What to do: When you reach the line in the data below that contains "synth area share", please start repeating lines exactly, and stop after the line that contains "synth_stat cells, drive", repeating nothing else.

====== Supplied data ======

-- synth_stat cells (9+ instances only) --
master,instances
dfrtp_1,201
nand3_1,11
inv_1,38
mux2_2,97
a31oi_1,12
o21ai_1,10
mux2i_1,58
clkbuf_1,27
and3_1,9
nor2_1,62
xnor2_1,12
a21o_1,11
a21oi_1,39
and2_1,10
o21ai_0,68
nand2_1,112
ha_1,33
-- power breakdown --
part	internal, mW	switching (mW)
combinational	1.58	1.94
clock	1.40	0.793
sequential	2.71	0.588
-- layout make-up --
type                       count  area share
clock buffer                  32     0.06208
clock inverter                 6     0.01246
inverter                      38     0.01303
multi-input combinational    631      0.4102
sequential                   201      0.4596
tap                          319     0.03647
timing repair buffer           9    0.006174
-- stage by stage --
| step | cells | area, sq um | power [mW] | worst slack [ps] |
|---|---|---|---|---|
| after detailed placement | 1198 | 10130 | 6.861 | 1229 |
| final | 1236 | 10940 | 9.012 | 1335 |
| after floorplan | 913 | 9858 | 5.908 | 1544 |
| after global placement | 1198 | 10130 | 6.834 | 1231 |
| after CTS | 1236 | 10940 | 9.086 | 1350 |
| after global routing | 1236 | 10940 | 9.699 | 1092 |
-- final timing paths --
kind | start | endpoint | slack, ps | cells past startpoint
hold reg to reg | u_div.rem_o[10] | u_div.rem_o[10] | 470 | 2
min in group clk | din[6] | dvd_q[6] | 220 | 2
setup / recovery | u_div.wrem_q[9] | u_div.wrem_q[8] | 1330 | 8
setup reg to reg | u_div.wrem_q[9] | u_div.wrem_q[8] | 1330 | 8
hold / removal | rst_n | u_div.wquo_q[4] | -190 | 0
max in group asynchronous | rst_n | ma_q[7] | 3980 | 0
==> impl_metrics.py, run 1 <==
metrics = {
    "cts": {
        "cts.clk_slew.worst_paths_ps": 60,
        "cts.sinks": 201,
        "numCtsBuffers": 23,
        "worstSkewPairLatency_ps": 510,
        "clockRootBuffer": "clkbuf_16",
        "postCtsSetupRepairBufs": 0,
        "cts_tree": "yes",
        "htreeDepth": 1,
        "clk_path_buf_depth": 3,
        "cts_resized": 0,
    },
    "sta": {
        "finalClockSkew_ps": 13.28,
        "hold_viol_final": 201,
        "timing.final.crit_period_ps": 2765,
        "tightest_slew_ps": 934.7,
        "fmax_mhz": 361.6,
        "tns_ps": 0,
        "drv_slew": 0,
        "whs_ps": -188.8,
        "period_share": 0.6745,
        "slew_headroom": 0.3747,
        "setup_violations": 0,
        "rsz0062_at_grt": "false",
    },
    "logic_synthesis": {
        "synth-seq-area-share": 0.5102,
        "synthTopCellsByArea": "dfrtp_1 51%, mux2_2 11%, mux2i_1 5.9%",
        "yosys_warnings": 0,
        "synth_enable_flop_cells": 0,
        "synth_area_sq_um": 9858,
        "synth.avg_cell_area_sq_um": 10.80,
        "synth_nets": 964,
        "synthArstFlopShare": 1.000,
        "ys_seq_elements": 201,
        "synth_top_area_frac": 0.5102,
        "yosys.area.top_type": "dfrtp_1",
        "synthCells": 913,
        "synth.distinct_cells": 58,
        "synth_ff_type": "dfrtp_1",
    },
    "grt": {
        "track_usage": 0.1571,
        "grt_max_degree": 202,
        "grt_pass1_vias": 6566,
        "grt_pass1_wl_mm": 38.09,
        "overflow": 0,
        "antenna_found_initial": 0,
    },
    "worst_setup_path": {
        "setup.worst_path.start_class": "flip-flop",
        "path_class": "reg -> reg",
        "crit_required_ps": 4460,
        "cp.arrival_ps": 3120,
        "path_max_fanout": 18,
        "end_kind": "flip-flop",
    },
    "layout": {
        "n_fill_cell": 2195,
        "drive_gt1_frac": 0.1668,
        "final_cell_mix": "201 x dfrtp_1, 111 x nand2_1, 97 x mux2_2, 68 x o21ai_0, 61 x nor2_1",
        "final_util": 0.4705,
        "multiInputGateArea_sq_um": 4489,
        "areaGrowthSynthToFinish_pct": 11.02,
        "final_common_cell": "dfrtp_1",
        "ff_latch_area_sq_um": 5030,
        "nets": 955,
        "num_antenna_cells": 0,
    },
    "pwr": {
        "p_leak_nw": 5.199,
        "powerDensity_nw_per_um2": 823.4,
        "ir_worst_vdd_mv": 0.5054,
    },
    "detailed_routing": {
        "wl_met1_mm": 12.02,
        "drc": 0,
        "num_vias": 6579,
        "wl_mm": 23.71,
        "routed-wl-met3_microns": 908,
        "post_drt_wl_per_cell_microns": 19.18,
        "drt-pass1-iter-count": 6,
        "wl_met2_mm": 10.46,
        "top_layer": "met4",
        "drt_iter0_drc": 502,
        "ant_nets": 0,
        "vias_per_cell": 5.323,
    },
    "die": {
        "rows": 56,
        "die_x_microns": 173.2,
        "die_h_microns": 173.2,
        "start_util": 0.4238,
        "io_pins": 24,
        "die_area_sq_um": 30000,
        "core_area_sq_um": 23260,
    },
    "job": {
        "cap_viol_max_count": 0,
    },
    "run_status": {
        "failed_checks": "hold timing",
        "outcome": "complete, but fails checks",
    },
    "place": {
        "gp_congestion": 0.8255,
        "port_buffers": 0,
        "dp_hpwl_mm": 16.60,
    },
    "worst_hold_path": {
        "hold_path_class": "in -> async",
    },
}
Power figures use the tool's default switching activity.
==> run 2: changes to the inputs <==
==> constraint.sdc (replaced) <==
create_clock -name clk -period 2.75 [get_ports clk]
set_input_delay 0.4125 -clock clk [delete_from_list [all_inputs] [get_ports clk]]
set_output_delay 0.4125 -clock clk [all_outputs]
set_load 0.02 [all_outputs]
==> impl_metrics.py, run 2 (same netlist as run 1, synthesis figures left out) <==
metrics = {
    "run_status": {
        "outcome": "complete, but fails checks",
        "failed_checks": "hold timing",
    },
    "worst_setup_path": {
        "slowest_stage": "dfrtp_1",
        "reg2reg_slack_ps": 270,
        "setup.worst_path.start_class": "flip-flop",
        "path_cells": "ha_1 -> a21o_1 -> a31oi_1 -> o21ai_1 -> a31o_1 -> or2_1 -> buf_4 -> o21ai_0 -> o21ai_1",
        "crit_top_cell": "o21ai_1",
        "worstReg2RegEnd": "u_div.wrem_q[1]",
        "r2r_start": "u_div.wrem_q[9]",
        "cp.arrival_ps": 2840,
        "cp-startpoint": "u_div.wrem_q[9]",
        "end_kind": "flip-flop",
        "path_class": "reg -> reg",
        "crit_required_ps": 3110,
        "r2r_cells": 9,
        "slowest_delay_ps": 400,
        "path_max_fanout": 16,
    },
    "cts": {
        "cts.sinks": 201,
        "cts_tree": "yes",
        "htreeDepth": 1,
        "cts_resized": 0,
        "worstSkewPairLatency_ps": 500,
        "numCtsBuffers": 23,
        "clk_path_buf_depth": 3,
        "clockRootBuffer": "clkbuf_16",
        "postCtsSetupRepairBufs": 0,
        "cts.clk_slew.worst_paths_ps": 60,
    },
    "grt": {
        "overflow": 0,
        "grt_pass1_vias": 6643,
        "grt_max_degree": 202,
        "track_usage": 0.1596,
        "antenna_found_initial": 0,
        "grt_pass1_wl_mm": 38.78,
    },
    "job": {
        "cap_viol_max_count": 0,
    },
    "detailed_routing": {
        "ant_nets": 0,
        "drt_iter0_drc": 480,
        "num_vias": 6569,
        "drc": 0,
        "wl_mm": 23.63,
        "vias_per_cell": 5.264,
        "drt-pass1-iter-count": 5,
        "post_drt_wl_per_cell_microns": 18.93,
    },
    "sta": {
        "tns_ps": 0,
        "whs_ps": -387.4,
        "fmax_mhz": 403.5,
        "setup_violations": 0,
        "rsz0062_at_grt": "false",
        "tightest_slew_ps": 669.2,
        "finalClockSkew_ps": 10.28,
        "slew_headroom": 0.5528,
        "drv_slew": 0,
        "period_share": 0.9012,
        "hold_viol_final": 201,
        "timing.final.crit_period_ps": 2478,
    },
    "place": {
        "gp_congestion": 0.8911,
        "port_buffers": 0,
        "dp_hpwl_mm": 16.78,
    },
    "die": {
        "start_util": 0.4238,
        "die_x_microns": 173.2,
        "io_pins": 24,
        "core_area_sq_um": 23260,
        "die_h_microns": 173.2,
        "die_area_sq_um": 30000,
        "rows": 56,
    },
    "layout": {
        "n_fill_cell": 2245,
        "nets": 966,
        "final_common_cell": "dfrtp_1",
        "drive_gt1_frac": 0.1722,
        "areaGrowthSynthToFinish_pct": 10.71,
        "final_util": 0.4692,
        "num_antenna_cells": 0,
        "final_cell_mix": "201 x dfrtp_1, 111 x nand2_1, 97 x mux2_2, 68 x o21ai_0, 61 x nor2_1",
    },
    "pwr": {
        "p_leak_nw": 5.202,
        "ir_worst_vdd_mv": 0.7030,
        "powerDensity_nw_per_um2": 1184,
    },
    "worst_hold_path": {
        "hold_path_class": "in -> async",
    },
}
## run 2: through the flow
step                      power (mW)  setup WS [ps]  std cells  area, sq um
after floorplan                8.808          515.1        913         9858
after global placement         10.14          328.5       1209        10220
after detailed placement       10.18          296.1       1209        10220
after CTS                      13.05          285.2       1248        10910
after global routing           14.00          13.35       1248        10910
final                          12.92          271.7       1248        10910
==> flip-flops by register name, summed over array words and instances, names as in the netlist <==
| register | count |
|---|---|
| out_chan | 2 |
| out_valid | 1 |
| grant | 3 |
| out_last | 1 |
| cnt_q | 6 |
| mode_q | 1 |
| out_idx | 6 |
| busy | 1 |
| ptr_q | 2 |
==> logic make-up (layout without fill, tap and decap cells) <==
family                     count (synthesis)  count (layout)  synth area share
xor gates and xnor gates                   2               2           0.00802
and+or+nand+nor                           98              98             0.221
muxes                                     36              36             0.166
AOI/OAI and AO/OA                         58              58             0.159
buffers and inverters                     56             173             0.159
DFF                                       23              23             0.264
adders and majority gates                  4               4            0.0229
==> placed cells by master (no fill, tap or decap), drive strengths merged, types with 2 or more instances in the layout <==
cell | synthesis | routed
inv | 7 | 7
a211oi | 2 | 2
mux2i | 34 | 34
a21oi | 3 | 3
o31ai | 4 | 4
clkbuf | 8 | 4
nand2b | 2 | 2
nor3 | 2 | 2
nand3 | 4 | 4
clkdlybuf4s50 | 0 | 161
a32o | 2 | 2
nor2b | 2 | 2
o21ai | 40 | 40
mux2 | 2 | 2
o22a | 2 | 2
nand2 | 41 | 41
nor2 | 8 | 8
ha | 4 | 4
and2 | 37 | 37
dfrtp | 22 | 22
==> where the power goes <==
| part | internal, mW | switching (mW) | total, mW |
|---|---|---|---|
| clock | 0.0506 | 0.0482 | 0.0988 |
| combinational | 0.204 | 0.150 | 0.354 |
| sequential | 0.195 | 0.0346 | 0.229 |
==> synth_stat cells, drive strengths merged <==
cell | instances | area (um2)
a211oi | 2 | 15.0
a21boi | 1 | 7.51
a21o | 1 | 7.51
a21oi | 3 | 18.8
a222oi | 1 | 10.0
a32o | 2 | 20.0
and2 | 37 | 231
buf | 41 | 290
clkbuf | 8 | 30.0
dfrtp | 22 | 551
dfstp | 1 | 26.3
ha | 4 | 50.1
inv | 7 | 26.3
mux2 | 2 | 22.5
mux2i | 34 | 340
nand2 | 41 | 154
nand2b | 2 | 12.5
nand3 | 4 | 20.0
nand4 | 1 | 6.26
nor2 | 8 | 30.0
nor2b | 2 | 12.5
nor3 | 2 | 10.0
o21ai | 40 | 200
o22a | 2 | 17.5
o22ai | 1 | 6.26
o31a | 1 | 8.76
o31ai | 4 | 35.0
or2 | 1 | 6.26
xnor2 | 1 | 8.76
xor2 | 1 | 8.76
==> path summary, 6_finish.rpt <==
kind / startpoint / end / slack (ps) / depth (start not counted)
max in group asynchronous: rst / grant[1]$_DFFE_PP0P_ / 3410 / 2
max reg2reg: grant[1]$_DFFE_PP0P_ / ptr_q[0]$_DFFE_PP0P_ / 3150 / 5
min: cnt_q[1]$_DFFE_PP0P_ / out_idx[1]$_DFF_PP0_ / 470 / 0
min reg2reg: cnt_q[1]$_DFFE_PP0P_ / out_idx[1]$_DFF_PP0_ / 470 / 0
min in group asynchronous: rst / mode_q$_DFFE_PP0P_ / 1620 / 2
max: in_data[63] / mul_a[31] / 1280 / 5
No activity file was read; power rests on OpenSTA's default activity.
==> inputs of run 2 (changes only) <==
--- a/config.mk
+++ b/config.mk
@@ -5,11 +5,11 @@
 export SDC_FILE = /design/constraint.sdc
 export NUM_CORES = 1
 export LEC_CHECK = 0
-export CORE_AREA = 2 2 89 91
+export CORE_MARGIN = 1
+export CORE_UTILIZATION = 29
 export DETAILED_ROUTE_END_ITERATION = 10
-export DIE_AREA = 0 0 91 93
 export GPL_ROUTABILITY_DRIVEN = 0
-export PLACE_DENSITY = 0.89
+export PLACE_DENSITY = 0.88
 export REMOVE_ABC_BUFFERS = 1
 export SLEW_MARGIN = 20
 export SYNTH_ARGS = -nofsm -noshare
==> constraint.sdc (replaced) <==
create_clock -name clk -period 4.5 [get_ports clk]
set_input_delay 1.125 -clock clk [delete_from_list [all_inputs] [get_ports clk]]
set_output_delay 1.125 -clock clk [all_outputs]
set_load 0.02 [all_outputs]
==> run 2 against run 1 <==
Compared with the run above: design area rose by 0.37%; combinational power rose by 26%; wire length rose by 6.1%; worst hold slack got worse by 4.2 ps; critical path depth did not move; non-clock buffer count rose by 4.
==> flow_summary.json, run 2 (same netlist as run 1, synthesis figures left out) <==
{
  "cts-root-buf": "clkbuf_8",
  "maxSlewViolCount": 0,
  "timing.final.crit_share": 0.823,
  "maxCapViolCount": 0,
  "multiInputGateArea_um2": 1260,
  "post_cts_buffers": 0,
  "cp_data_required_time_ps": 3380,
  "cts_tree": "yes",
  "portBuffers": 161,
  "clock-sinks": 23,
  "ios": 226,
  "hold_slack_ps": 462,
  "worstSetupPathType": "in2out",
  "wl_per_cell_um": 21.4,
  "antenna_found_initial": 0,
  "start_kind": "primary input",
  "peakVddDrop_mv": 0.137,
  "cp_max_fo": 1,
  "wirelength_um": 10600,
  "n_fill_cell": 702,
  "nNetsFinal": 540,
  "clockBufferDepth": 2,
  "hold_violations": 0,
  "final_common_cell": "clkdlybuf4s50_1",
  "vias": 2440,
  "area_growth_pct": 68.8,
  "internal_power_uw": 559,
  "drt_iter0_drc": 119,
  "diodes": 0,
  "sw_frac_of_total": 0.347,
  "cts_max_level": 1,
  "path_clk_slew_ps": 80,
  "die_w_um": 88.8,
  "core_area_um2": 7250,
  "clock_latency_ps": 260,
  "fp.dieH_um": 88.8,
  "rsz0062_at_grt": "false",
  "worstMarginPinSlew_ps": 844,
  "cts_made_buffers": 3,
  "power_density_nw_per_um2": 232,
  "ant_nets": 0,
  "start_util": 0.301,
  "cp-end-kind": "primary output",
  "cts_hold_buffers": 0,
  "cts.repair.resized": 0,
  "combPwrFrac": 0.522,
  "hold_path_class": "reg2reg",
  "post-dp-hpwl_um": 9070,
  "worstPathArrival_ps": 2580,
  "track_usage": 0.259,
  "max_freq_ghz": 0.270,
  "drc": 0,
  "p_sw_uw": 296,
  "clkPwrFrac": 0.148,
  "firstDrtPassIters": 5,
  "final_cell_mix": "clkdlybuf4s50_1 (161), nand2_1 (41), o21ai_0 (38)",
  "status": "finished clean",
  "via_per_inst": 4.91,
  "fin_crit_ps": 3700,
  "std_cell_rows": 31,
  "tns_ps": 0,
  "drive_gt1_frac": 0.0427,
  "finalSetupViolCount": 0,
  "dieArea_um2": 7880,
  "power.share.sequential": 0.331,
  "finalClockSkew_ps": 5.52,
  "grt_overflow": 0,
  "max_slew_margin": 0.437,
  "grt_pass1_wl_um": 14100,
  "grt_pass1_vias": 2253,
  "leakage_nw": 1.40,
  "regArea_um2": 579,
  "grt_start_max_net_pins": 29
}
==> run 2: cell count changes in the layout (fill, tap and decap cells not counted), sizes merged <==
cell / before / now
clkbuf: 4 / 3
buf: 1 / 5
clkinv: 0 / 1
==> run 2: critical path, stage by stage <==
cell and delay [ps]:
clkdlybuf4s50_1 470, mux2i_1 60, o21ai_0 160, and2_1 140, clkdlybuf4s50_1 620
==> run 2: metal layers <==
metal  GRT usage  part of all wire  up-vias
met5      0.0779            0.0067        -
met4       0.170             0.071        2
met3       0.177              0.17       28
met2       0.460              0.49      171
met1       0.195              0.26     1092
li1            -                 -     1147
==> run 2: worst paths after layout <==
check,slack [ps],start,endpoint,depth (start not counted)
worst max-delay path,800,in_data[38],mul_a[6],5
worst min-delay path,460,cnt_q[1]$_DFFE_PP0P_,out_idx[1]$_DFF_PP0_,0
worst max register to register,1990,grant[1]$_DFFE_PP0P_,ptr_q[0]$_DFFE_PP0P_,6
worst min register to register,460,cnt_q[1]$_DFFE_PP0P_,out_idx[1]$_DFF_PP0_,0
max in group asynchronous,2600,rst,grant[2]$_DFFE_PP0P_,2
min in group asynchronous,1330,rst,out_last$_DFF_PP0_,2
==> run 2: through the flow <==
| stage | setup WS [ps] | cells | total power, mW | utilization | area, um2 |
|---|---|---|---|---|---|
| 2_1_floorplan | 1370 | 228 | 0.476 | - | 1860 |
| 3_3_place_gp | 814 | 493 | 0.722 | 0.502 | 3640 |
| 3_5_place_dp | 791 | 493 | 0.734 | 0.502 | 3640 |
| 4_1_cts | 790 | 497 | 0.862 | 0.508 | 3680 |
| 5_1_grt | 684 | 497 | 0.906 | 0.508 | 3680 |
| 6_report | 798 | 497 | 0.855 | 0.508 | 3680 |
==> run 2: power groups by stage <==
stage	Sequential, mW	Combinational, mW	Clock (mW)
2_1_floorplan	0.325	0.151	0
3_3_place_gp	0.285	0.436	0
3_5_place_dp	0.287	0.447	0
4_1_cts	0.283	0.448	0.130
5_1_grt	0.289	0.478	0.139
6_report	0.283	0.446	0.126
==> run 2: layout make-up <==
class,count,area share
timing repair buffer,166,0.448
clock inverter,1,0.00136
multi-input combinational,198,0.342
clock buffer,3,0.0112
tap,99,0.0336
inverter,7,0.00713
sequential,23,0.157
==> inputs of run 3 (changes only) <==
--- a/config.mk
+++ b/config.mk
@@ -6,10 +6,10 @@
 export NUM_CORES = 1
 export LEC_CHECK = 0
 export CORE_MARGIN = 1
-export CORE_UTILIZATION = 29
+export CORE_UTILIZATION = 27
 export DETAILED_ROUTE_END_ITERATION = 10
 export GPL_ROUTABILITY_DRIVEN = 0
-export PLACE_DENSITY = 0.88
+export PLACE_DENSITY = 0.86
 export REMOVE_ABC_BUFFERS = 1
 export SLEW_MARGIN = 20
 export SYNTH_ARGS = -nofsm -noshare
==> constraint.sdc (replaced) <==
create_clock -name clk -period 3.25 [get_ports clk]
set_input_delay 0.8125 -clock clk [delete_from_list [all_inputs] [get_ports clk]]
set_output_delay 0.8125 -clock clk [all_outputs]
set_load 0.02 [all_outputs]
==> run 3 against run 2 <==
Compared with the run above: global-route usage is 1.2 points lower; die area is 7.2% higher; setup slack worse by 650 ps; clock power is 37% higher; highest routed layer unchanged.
module mix_pipe_unit #(
  parameter config_pkg::cva6_cfg_t CVA6Cfg   = config_pkg::cva6_cfg_empty,
  parameter int unsigned           NR_STAGES = 2
) (
  input  logic                                clk_i,
  input  logic                                rst_ni,
  input  logic                                flush_i,
  input  logic                                mix_valid_i,
  input  logic [1:0]                          mix_op_i,
  input  ariane_pkg::fu_data_t                fu_data_i,
  output logic                                mix_ready_o,
  output riscv::xlen_t                        mix_result_o,
  output logic                                mix_valid_o,
  output logic [ariane_pkg::TRANS_ID_BITS-1:0] mix_trans_id_o,
  output ariane_pkg::exception_t              mix_exception_o
);

  localparam int unsigned XLEN    = riscv::XLEN;
  localparam int unsigned HALF_W  = XLEN / 2;
  localparam int unsigned SHAMT_W = $clog2(XLEN);
  localparam int unsigned ID_W    = ariane_pkg::TRANS_ID_BITS;

  localparam logic [1:0] OP_BYTE = 2'd1;
  localparam logic [1:0] OP_ROT  = 2'd2;

  if (NR_STAGES < 1 || NR_STAGES > 4) begin : g_bad_stages
    $error("mix_pipe_unit: NR_STAGES must be within 1..4");
  end

  if (CVA6Cfg.XLEN != 0 && CVA6Cfg.XLEN != XLEN) begin : g_bad_xlen
    $error("mix_pipe_unit: CVA6Cfg.XLEN disagrees with riscv::XLEN");
  end

  riscv::xlen_t op_a;
  riscv::xlen_t op_b;
  riscv::xlen_t comb_result;
  logic         accept;
  logic         pipe_accept;
  logic         pipe_out_valid;

  assign op_a            = fu_data_i.operand_a;
  assign op_b            = fu_data_i.operand_b;
  assign accept          = mix_valid_i & mix_ready_o & ~flush_i;
  assign mix_exception_o = '0;

  // NOTE: every variable written here gets a default first, so no path leaves it unassigned and no latch is inferred.
  always_comb begin
    comb_result = '0;
    case (mix_op_i)
      OP_BYTE: begin
        for (int j = 0; j < int'(XLEN / 16); j++) begin
          comb_result[16*j +: 8]   = op_a[8*j +: 8];
          comb_result[16*j+8 +: 8] = op_b[8*j +: 8];
        end
      end
      OP_ROT:  comb_result = riscv::xlen_t'({op_a, op_a} >> op_b[SHAMT_W-1:0]);
      default: comb_result = {op_b[HALF_W-1:0], op_a[XLEN-1:HALF_W]};
    endcase
  end

  logic [NR_STAGES-1:0]           stage_valid;
  logic [NR_STAGES-1:0][ID_W-1:0] stage_id;
  logic [NR_STAGES-1:0][XLEN-1:0] stage_data;

  // NOTE: state registers use non-blocking <= so each stage samples its predecessor's pre-edge value.
  always_ff @(posedge clk_i or negedge rst_ni) begin
    if (!rst_ni) begin
      stage_valid <= '0;
      stage_id    <= '0;
    end else begin
      stage_valid[0] <= pipe_accept;
      stage_id[0]    <= fu_data_i.trans_id;
      for (int s = 1; s < int'(NR_STAGES); s++) begin
        stage_valid[s] <= stage_valid[s-1] & ~flush_i;
        stage_id[s]    <= stage_id[s-1];
      end
    end
  end

  // NOTE: payload registers have no reset; stage_valid qualifies every use of them.
  always_ff @(posedge clk_i) begin
    stage_data[0] <= comb_result;
    for (int s = 1; s < int'(NR_STAGES); s++) begin
      stage_data[s] <= stage_data[s-1];
    end
  end

  assign pipe_out_valid = stage_valid[NR_STAGES-1];

`ifdef MIX_PIPE_UNIT_ITER_EN
  localparam logic [1:0] OP_ITER = 2'd3;

  localparam logic [1:0] ST_IDLE = 2'd0;
  localparam logic [1:0] ST_BUSY = 2'd1;
  localparam logic [1:0] ST_DONE = 2'd2;

  logic [1:0]      state;
  riscv::xlen_t    iter_r;
  riscv::xlen_t    iter_b;
  logic [3:0]      iter_cnt;
  logic [ID_W-1:0] iter_id;
  logic            iter_accept;
  logic            iter_out_valid;

  assign mix_ready_o    = (state == ST_IDLE);
  assign iter_accept    = accept && (mix_op_i == OP_ITER);
  assign pipe_accept    = accept && (mix_op_i != OP_ITER);
  // The pipeline owns the output port; a finished ITER waits in DONE until it is free.
  assign iter_out_valid = (state == ST_DONE) && !pipe_out_valid;

  always_ff @(posedge clk_i or negedge rst_ni) begin
    if (!rst_ni) begin
      state    <= ST_IDLE;
      iter_r   <= '0;
      iter_b   <= '0;
      iter_cnt <= '0;
      iter_id  <= '0;
    end else if (flush_i) begin
      state <= ST_IDLE;
    end else begin
      case (state)
        ST_IDLE: begin
          if (iter_accept) begin
            iter_r   <= op_a;
            iter_b   <= op_b;
            iter_cnt <= {1'b0, op_b[2:0]} + 4'd1;
            iter_id  <= fu_data_i.trans_id;
            state    <= ST_BUSY;
          end
        end
        ST_BUSY: begin
          iter_r   <= {iter_r[7:0], iter_r[XLEN-1:8]} ^ iter_b;
          iter_cnt <= iter_cnt - 4'd1;
          if (iter_cnt == 4'd1) begin
            state <= ST_DONE;
          end
        end
        ST_DONE: begin
          if (!pipe_out_valid) begin
            state <= ST_IDLE;
          end
        end
        default: state <= ST_IDLE;
      endcase
    end
  end

  assign mix_valid_o = pipe_out_valid | iter_out_valid;

  always_comb begin
    mix_result_o   = '0;
    mix_trans_id_o = '0;
    if (pipe_out_valid) begin
      mix_result_o   = stage_data[NR_STAGES-1];
      mix_trans_id_o = stage_id[NR_STAGES-1];
    end else if (iter_out_valid) begin
      mix_result_o   = iter_r;
      mix_trans_id_o = iter_id;
    end
  end
`else
  // Without ITER the upper half of operand_b feeds nothing.
  logic unused_op_b_hi;
  assign unused_op_b_hi = ^op_b[XLEN-1:HALF_W];

  assign mix_ready_o    = 1'b1;
  assign pipe_accept    = accept;
  assign mix_valid_o    = pipe_out_valid;
  assign mix_result_o   = pipe_out_valid ? stage_data[NR_STAGES-1] : '0;
  assign mix_trans_id_o = pipe_out_valid ? stage_id[NR_STAGES-1] : '0;
`endif

endmodule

======

Solved exercise:
family                     count (synthesis)  count (layout)  synth area share
xor gates and xnor gates                   2               2           0.00802
and+or+nand+nor                           98              98             0.221
muxes                                     36              36             0.166
AOI/OAI and AO/OA                         58              58             0.159
buffers and inverters                     56             173             0.159
DFF                                       23              23             0.264
adders and majority gates                  4               4            0.0229
==> placed cells by master (no fill, tap or decap), drive strengths merged, types with 2 or more instances in the layout <==
cell | synthesis | routed
inv | 7 | 7
a211oi | 2 | 2
mux2i | 34 | 34
a21oi | 3 | 3
o31ai | 4 | 4
clkbuf | 8 | 4
nand2b | 2 | 2
nor3 | 2 | 2
nand3 | 4 | 4
clkdlybuf4s50 | 0 | 161
a32o | 2 | 2
nor2b | 2 | 2
o21ai | 40 | 40
mux2 | 2 | 2
o22a | 2 | 2
nand2 | 41 | 41
nor2 | 8 | 8
ha | 4 | 4
and2 | 37 | 37
dfrtp | 22 | 22
==> where the power goes <==
| part | internal, mW | switching (mW) | total, mW |
|---|---|---|---|
| clock | 0.0506 | 0.0482 | 0.0988 |
| combinational | 0.204 | 0.150 | 0.354 |
| sequential | 0.195 | 0.0346 | 0.229 |
==> synth_stat cells, drive strengths merged <==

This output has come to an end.